Blog Credo

The whole aim of practical politics is to keep the populace alarmed (and hence clamorous to be led to safety) by menacing it with an endless series of hobgoblins, all of them imaginary.

H.L. Mencken

Thursday, August 1, 2013

Ill

http://www.salon.com/2013/07/31/living_in_america_will_drive_you_insane_literally_partner/

I don't know why Americans are experiencing more mental illness.  I don't doubt that it's at least in part because there are more people trained to catch more diseases.  I'm skeptical that Big Pharma is driving this by itself.  I've worked with various mental health professionals over the years and none of them have treated their degrees as a license to be a Pez dispenser for psychotropic meds.

I think there is something fundamentally broken in our society.  When I was in my early 20s, I suffered from depression.  There were a lot of reasons for it, but once I started doing a job I loved and felt was important, I wasn't depressed anymore.  And while I've certainly had my share of "the blues" over the years, I've never felt any episodes of depression since then were anything but transient responses to tough times.

Your life needs purpose and it needs to be full.  Much of what we do in life has little purpose.  I spent an hour yesterday filling out medical release forms for summer camps for the Things.  It was pointless and frustrating.  Most people have jobs like that, and while thankfully I don't I can see how if your job is processing medical forms in a radiologist's office, you might just feel depressed.

A hundred and fifty years ago, most Americans still lived on farms.  Farm work is direct and has immediate purpose.  It is tedious and hard, but it comes with a tangible result: fertilize, water and seed the field and you get food.  Compare that to the abstraction of wage labor.  Do a task that you probably don't see to its conclusion and you get money which you use to get the things you need.

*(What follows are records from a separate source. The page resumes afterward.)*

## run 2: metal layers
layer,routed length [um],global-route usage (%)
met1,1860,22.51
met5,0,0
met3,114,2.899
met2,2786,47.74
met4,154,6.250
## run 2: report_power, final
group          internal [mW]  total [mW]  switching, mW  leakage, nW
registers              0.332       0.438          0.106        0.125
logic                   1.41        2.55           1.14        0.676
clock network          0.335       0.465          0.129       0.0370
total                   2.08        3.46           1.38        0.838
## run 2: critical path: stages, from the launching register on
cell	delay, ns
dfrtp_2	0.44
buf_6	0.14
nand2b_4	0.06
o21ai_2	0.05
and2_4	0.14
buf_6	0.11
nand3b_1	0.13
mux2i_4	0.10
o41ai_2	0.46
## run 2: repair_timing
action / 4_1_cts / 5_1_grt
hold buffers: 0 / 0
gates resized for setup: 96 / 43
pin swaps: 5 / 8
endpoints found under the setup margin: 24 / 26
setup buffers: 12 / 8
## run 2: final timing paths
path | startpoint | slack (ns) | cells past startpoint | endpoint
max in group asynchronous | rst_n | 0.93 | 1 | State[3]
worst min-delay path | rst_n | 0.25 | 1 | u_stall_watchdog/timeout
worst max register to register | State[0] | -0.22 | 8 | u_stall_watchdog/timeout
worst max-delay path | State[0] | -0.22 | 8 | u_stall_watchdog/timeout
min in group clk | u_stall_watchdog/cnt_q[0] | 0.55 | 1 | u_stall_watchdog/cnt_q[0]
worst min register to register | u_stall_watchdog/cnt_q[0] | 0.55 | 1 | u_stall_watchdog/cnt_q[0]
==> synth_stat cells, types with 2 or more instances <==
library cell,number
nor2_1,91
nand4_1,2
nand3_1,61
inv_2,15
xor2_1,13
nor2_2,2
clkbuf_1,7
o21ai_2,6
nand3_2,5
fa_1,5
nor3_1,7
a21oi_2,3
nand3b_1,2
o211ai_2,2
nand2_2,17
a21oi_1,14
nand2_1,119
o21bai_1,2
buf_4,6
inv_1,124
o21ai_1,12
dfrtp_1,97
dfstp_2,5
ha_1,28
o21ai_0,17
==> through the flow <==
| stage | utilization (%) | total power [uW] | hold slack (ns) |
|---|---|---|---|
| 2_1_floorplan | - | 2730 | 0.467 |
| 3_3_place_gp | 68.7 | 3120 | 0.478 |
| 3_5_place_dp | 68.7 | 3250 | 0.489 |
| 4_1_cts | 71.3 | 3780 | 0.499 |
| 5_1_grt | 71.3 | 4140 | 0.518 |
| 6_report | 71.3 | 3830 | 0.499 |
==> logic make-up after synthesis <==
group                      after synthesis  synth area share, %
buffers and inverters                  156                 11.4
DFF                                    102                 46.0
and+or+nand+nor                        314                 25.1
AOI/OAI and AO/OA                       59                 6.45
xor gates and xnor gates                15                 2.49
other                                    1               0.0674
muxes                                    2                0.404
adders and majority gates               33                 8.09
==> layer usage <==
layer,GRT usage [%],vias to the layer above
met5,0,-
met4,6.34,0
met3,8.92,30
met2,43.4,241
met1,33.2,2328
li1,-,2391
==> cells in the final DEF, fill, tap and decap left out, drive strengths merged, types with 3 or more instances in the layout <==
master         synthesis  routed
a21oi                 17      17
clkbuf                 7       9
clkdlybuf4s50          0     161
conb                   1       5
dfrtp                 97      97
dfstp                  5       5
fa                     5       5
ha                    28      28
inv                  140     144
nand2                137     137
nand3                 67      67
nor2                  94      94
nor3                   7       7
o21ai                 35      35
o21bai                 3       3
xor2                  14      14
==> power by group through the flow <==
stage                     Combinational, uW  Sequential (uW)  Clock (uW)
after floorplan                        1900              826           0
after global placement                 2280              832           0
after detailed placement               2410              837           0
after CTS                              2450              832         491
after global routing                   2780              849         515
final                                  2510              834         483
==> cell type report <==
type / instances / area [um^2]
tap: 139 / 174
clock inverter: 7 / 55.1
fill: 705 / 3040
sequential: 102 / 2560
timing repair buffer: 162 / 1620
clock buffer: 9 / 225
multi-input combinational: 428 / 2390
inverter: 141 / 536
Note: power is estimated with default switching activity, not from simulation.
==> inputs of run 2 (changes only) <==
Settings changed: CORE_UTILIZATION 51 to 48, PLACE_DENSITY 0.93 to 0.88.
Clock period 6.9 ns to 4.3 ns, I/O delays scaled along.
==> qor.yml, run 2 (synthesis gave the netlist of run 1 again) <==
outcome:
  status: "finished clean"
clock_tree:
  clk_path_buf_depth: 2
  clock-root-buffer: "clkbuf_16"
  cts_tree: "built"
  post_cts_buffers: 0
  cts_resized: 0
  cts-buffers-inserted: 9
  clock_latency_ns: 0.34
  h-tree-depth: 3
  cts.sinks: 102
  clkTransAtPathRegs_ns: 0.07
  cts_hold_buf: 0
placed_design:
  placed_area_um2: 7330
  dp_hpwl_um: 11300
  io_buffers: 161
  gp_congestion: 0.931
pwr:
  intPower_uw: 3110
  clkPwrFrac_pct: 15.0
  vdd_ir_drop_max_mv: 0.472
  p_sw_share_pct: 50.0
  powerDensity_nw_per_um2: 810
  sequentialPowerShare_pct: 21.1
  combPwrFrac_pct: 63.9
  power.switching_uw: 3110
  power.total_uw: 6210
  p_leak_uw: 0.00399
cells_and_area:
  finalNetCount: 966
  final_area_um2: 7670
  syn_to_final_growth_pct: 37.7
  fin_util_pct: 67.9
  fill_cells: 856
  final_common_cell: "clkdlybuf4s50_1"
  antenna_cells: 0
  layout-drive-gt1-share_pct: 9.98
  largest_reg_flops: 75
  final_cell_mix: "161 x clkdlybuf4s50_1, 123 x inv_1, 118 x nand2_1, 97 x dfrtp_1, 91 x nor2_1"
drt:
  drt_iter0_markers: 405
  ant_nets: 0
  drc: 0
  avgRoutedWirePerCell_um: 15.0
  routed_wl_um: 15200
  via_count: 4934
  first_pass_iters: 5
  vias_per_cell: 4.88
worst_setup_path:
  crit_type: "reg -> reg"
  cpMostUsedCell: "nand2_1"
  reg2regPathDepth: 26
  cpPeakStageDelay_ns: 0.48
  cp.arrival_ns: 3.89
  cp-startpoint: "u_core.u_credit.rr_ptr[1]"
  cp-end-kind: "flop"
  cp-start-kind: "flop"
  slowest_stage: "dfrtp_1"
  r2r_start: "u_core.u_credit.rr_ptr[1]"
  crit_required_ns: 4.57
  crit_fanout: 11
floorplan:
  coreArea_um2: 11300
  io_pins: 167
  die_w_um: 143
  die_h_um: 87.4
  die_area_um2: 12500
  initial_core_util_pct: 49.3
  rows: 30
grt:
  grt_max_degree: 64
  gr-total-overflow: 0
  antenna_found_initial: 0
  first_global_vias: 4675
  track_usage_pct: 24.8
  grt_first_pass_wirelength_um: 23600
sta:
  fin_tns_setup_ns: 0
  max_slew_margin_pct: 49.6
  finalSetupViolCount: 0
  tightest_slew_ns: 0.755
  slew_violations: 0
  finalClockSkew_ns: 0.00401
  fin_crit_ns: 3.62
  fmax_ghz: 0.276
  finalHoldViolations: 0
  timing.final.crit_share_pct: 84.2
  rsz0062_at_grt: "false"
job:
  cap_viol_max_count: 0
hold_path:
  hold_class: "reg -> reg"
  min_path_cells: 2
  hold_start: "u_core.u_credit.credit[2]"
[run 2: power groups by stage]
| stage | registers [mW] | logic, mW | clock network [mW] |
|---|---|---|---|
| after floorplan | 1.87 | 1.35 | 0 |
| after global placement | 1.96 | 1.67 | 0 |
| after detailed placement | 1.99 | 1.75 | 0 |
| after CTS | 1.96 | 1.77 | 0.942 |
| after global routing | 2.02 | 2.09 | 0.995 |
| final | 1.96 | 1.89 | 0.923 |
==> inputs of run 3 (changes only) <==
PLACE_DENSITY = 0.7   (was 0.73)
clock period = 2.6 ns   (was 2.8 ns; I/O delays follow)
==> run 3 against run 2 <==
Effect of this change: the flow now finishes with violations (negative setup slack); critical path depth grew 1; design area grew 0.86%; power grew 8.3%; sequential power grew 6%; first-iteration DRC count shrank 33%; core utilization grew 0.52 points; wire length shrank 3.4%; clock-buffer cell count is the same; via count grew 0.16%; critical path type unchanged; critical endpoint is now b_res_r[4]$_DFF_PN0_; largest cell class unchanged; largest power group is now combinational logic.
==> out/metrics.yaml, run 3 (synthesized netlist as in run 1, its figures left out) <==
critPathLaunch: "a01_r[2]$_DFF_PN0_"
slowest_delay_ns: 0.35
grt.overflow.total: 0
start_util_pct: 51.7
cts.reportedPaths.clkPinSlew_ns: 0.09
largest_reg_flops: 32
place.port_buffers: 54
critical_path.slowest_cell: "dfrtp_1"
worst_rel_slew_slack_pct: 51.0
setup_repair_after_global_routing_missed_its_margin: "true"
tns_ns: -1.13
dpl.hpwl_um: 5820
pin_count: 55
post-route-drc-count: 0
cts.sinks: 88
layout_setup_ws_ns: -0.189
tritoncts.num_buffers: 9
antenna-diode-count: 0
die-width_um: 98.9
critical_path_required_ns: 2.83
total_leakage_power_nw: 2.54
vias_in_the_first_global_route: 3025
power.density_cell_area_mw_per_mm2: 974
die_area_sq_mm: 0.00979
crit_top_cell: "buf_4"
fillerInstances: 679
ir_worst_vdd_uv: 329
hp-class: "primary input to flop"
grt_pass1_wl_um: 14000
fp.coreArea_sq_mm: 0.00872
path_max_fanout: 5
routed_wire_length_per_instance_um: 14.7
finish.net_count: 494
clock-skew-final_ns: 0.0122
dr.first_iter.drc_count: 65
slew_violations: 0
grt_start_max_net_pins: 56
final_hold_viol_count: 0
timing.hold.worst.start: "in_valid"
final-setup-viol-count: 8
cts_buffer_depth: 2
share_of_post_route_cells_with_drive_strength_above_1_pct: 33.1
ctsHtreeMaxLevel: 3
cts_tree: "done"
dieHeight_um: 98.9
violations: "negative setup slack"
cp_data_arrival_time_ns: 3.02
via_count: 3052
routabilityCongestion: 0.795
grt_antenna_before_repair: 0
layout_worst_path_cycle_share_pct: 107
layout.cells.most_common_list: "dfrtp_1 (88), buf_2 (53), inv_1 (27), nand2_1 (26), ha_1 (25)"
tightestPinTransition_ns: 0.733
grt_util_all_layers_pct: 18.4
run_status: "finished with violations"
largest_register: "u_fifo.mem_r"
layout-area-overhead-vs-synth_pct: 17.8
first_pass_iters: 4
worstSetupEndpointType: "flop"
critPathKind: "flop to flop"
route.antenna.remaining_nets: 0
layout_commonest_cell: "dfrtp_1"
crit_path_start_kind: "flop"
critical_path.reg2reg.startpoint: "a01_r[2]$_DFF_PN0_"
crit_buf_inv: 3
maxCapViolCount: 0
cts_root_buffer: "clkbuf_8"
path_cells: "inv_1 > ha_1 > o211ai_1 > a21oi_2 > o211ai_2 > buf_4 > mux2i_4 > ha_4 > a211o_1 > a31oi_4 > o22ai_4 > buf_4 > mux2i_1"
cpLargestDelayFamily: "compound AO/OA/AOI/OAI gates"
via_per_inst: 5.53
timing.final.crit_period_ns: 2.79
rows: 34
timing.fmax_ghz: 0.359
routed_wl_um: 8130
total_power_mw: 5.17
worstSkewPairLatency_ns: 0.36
--- src/rtl/even_odd_stream_classifier.sv ---
// Streaming even/odd classifier with a 1-entry registered output stage,
// saturating even/odd tallies and a same-parity run-length counter.
// Latency 1 cycle; in_ready = !out_valid || out_ready, so output holds under backpressure.
// Optional feature macro: EVEN_ODD_PARITY_EN adds out_parity (^out_data, registered).
module even_odd_stream_classifier #(
  parameter int WIDTH     = 8,
  parameter int CNT_WIDTH = 16
) (
  input  logic                 clk,
  input  logic                 rst,
  input  logic                 clear,
  input  logic                 in_valid,
  output logic                 in_ready,
  input  logic [WIDTH-1:0]     in_data,
  output logic                 out_valid,
  input  logic                 out_ready,
  output logic [WIDTH-1:0]     out_data,
  output logic                 out_even,
  output logic [CNT_WIDTH-1:0] even_cnt,
  output logic [CNT_WIDTH-1:0] odd_cnt,
`ifdef EVEN_ODD_PARITY_EN
  output logic [CNT_WIDTH-1:0] run_len,
  output logic                 out_parity
`else
  output logic [CNT_WIDTH-1:0] run_len
`endif
);

  logic                 out_valid_q, out_valid_d;
  logic [WIDTH-1:0]     out_data_q, out_data_d;
  logic                 out_even_q, out_even_d;
  logic [CNT_WIDTH-1:0] even_cnt_q, even_cnt_d;
  logic [CNT_WIDTH-1:0] odd_cnt_q, odd_cnt_d;
  logic [CNT_WIDTH-1:0] run_len_q, run_len_d;
  logic                 last_par_q, last_par_d;
  logic                 have_last_q, have_last_d;
`ifdef EVEN_ODD_PARITY_EN
  logic                 out_parity_q, out_parity_d;
`endif

  logic                 accept;
  logic                 parity;
  logic [CNT_WIDTH-1:0] even_base, odd_base, run_base;
  logic                 have_last_base;

  // Increment that sticks at all-ones instead of wrapping.
  function automatic logic [CNT_WIDTH-1:0] sat_inc(input logic [CNT_WIDTH-1:0] x);
    return (x == '1) ? x : x + CNT_WIDTH'(1);
  endfunction

  assign in_ready = !out_valid_q || out_ready;
  assign accept   = in_valid && in_ready;
  assign parity   = in_data[0];

  // Output stage next state: load on accept, drain when consumer takes it.
  always_comb begin
    out_valid_d = out_valid_q;
    out_data_d  = out_data_q;
    out_even_d  = out_even_q;
`ifdef EVEN_ODD_PARITY_EN
    out_parity_d = out_parity_q;
`endif
    if (accept) begin
      out_valid_d = 1'b1;
      out_data_d  = in_data;
      out_even_d  = ~in_data[0];
`ifdef EVEN_ODD_PARITY_EN
      out_parity_d = ^in_data;
`endif
    end else if (out_ready) begin
      out_valid_d = 1'b0;
    end
  end

  // Statistics next state: clear is applied first so a same-cycle sample counts from zero.
  always_comb begin
    even_base      = clear ? '0 : even_cnt_q;
    odd_base       = clear ? '0 : odd_cnt_q;
    run_base       = clear ? '0 : run_len_q;
    have_last_base = clear ? 1'b0 : have_last_q;
    even_cnt_d     = even_base;
    odd_cnt_d      = odd_base;
    run_len_d      = run_base;
    have_last_d    = have_last_base;
    last_par_d     = last_par_q;
    if (accept) begin
      if (parity) odd_cnt_d  = sat_inc(odd_base);
      else        even_cnt_d = sat_inc(even_base);
      // last_par is only meaningful while have_last is set, so clear leaves it alone.
      if (have_last_base && (parity == last_par_q)) run_len_d = sat_inc(run_base);
      else                                          run_len_d = CNT_WIDTH'(1);
      last_par_d  = parity;
      have_last_d = 1'b1;
    end
  end

  // State registers; async reset drops any in-flight output.
  always_ff @(posedge clk or posedge rst) begin
    if (rst) begin
      out_valid_q <= 1'b0;
      out_data_q  <= '0;
      out_even_q  <= 1'b0;
      even_cnt_q  <= '0;
      odd_cnt_q   <= '0;
      run_len_q   <= '0;
      last_par_q  <= 1'b0;
      have_last_q <= 1'b0;
`ifdef EVEN_ODD_PARITY_EN
      out_parity_q <= 1'b0;
`endif
    end else begin
      out_valid_q <= out_valid_d;
      out_data_q  <= out_data_d;
      out_even_q  <= out_even_d;
      even_cnt_q  <= even_cnt_d;
      odd_cnt_q   <= odd_cnt_d;
      run_len_q   <= run_len_d;
      last_par_q  <= last_par_d;
      have_last_q <= have_last_d;
`ifdef EVEN_ODD_PARITY_EN
      out_parity_q <= out_parity_d;
`endif
    end
  end

  assign out_valid = out_valid_q;
  assign out_data  = out_data_q;
  assign out_even  = out_even_q;
  assign even_cnt  = even_cnt_q;
  assign odd_cnt   = odd_cnt_q;
  assign run_len   = run_len_q;
`ifdef EVEN_ODD_PARITY_EN
  assign out_parity = out_parity_q;
`endif

endmodule

--- config.mk ---
export PLATFORM = sky130hd
export DESIGN_NAME = even_odd_stream_classifier
export DESIGN_NICKNAME = d
export VERILOG_FILES = /design/src/rtl/even_odd_stream_classifier.sv
export SDC_FILE = /design/constraint.sdc
export NUM_CORES = 1
export LEC_CHECK = 0
export ABC_AREA = 0
export CORE_MARGIN = 1
export CORE_UTILIZATION = 57
export DETAILED_ROUTE_END_ITERATION = 6
export DONT_BUFFER_PORTS = 1
export PLACE_DENSITY = 0.75
export SYNTH_ARGS = -nofsm -noshare
export SYNTH_HDL_FRONTEND = slang
export SYNTH_SLANG_ARGS = --single-unit
--- constraint.sdc ---
create_clock -name clk -period 1.8 [get_ports clk]
set_input_delay 0.27 -clock clk [delete_from_list [all_inputs] [get_ports clk]]
set_output_delay 0.27 -clock clk [all_outputs]
set_load 0.05 [all_outputs]
==> implementation parameters <==
Parameter                              Value

Global route
  Total track usage ... 29.2%
  Largest net degree at the start of global routing ... 41
  Total gr overflow ... 0
  Wire length of the first global-routing pass ... 12300 µm
  Vias in the first global route ... 2712
  Number of antenna violations at the first check in global routing ... 0

CTS
  Root Buffer ... sky130_fd_sc_hd__clkbuf_8
  TritonCTS clock tree ... built
  Maximum number of buffers from clock root to sink ... 2
  Number of CTS-inserted buffers ... 9
  Clock transition at path regs ... 70 ps
  Deepest level of the CTS H-tree ... 3
  Num Clock Sinks ... 59
  Insertion delay of the later-clocked pin in the worst-skew pair ... 340 ps

Placed design
  Port Buffer Count ... 0
  Post-placement setup slack ... -108 ps
  Final Wtd Congestion ... 0.920
  HPWL after detailed placement ... 5540 µm

Yosys
  YS warnings ... 0
  Leading register cell type out of synthesis ... sky130_fd_sc_hd__dfrtp_1
  Cell with the most instances after synthesis ... sky130_fd_sc_hd__dfrtp_1
  Dominant cell type by area after synthesis ... sky130_fd_sc_hd__dfrtp_1
  Netlist cell types ... 48
  Synthesized instance count ... 338
  Sequential element share of the synthesized area ... 47.8%
  Number of flops mapped to enable cells by yosys ... 0
  Async SR Flop Fraction ... 100%
  Fraction of synthesized cell area taken by the top area cell type ... 47.8%
  Flip-flop and latch count after synthesis ... 59
  Cell types occupying the most area after synthesis ... sky130_fd_sc_hd__dfrtp_1, sky130_fd_sc_hd__nand2_1, sky130_fd_sc_hd__nor2_1, sky130_fd_sc_hd__xnor2_1, sky130_fd_sc_hd__nor2b_1
  Most common library cells after synthesis ... sky130_fd_sc_hd__dfrtp_1, sky130_fd_sc_hd__nand2_1, sky130_fd_sc_hd__nor2_1, sky130_fd_sc_hd__a21oi_1, sky130_fd_sc_hd__nor2b_1
  Syn nets ... 352
  Mapped cell area ... 3090 µm²
  Per-instance average area after synthesis ... 9.14 µm²

Finish
  Final Net Count ... 436
  Synthesis-to-finish area growth ... 36.4%
  Number of antenna cells inserted ... 0
  Core utilization of the finished layout ... 81.5%
  Share of post-route cells with drive strength above 1 ... 38.9%

Floorplanning
  # rows ... 26
  Die Outline Area ... 5720 µm²
  Die Span X ... 75.6 µm
  Core area ... 5170 µm²
  Starting Density ... 59.7%
  Number of placed I/O pins ... 72
  Chip Height ... 75.6 µm

Outcome
  Run status ... complete, but fails checks
  Violated checks ... negative setup slack

Worst hold path
  Worst min-delay path startpoint ... clear
  Worst min-delay path endpoint ... odd_cnt[14]
  Worst hold-check path type ... input port to flop
  Cell count of the worst hold path ... 1

Power
  Clock network fraction of total power ... 37.4%
  Worst voltage drop across the vdd grid ... 0.519 mV
  Power density over the cells ... 681 nW/µm²
  P_leak ... 1.82 nW
  Sequential Power Share ... 51.5%
  Comb power frac ... 11.1%
  Cell internal pwr ... 2.04 mW
  Switching fraction of total power ... 28.9%
  Sw power ... 829 µW
  Overall Power ... 2.87 mW

STA
  Worst path setup slack after routing ... -125 ps
  Total negative slack for setup checks ... -449 ps
  RSZ-0062 raised after global routing ... yes
  Maximum frequency from static timing analysis ... 519 MHz
  Final critical delay including setup and external delays ... 1930 ps
  Final Max Tran Viols ... 0
  Final hold violation count ... 0
  Setup Viol. Count Final ... 6
  Worst hold slack ... 25.7 ps
  Layout Skew ... 14.7 ps
  Max-slew headroom ... 60.3%
  Worst slew pin tran ... 591 ps
  Share of the cycle needed by the critical path after routing ... 107%

Critical path
  Largest incremental delay on the critical path ... 440 ps
  Setup slack of the most critical reg-to-reg path ... -130 ps
  Largest fanout on the critical path ... 6
  Reg2Reg Depth ... 8
  Setup crit end kind ... flop
  Start-to-end type of the worst setup path ... flop to flop
  Cell breakdown of the critical path ... nor2b_4 > ha_4 > and2_4 > nand4_1 > buf_4 > o2111ai_4 > or4_1 > nand2_1
  Critical Path Source Type ... flop
  Arrival time of data at the critical path endpoint ... 2190 ps
  Source of the worst register-to-register timing path ... run_len[1]
  Worst path required time ... 2070 ps
  R2R Path End ... run_len[7]
  Worst-path cell with the longest stage delay ... sky130_fd_sc_hd__or4_1

Detailed routing
  Top routing layer in use ... met4
  Total number of vias ... 3002
  First-pass detailed-route iteration total ... 5
  Met1 wire length ... 3520 µm
  Detailed router's first-iteration violation count ... 201
  Detailed route wirelength on metal2 ... 4210 µm
  Per-cell via count in the routed design ... 6.04
  Drc violations ... 0
  Number of nets with antenna violations after routing ... 0
  Detailed route wirelength on metal3 ... 712 µm
  Routed wire length ... 8570 µm
  Post-detailed-route wirelength per cell ... 17.2 µm

Job
  Max-cap violations ... 0
[flip-flops by register name, summed over array words and instances (netlist names)]
| name | cells |
|---|---|
| even_cnt | 16 |
| have_last_q | 1 |
| odd_cnt | 16 |
| out_data | 8 |
| out_even | 1 |
| out_valid | 1 |
| run_len | 16 |
[how the worst max path moves through the flow]
stage                     startpoint     endpoint  slack, ps  cells past startpoint
after floorplan           odd_cnt[1]  odd_cnt[13]       -240                      6
after global placement    run_len[0]  run_len[15]        -60                      7
after detailed placement  run_len[1]  run_len[15]       -110                      7
after CTS                 run_len[1]   run_len[5]        -50                      7
after global routing      run_len[1]  run_len[15]       -190                      8
final                     run_len[1]   run_len[7]       -130                      8
[worst max-delay path: cells and delay by family (launching register included)]
| family | cells | cell delay, ps |
|---|---|---|
| AO/OA/AOI/OAI | 1 | 140 |
| flip-flops | 1 | 410 |
| buffers and inverters | 1 | 160 |
| AND/OR/NAND/NOR | 5 | 1000 |
| adder cells (fa/ha/maj) | 1 | 150 |
[stage by stage]
stage	cells	cell area (µm²)
finish	497	4220
global route	497	4220
CTS	489	4070
detailed placement	468	3810
global placement	468	3810
floorplan	338	3240
[layer usage]
layer,track usage [%],vias up
met3,9.92,15
met5,0,-
met2,48.0,150
met4,7.41,0
met1,37.3,1465
li1,-,1372
[cells by family after synthesis]
family	synth area share (%)
muxes	2.11
adders and majority gates	0.405
DFF	47.8
buffers and inverters	2.47
and+or+nand+nor	31.8
xor gates and xnor gates	5.10
AOI/OAI and AO/OA	10.4
[timing repair]
item                                    in CTS  in global routing
buffers inserted                             3                  7
endpoints found under the hold margin       30                  1
endpoints found under the setup margin       7                 24
hold buffers                                 2                  1
resized for setup                            7                 19
pin swaps                                    7                  7
[cell type report]
class	count	area [µm²]
Clock buffer	13	159
Clock inverter	3	15.0
Inverter	6	25.0
Tap cell	70	87.6
Fill cell	314	957
Timing Repair Buffer	84	654
Sequential cell	59	1510
Multi-Input combinational cell	262	1760
[placed cells by master (no fill, tap or decap), types with 4 or more instances in the layout]
cell                        n
sky130_fd_sc_hd__buf_4     79
sky130_fd_sc_hd__nand2_1   55
sky130_fd_sc_hd__dfrtp_1   31
sky130_fd_sc_hd__nor2_1    30
sky130_fd_sc_hd__dfrtp_2   28
sky130_fd_sc_hd__xnor2_1   14
sky130_fd_sc_hd__nand3_1   13
sky130_fd_sc_hd__a21oi_1   13
sky130_fd_sc_hd__nor2b_1   12
sky130_fd_sc_hd__clkbuf_8  11
sky130_fd_sc_hd__nand4_1    9
sky130_fd_sc_hd__nor3_1     8
sky130_fd_sc_hd__and3_1     7
sky130_fd_sc_hd__and2_1     6
sky130_fd_sc_hd__a31oi_1    6
sky130_fd_sc_hd__o21ai_0    6
sky130_fd_sc_hd__a211oi_1   5
sky130_fd_sc_hd__and4b_1    4
sky130_fd_sc_hd__xor2_1     4
[power groups by stage]
stage	clock (mW)	sequential [mW]	combinational (mW)
after floorplan	0	1.55	0.167
after global placement	0	1.50	0.281
after detailed placement	0	1.50	0.290
after CTS	1.08	1.48	0.303
after global routing	1.14	1.48	0.343
final	1.07	1.48	0.317
Note: power is estimated with default switching activity, not from simulation.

All this applies to schools, too.  My entire job as a teacher is to make learning relevant.  The rest is detail work.  Nobody gives a damn about Jackson's war on the Second Bank of the United States.  But tie tie it in with the recent recession, and suddenly it means something.  Still, I'm kidding myself if I think that connection resonates with all my students.  I only hope I can catch their attention and interest once a day.

Because school, too, is a series of tasks that have no relevance to a person's life.  No wonder kids are depressed when their work is unimaginative and simply dull repetition.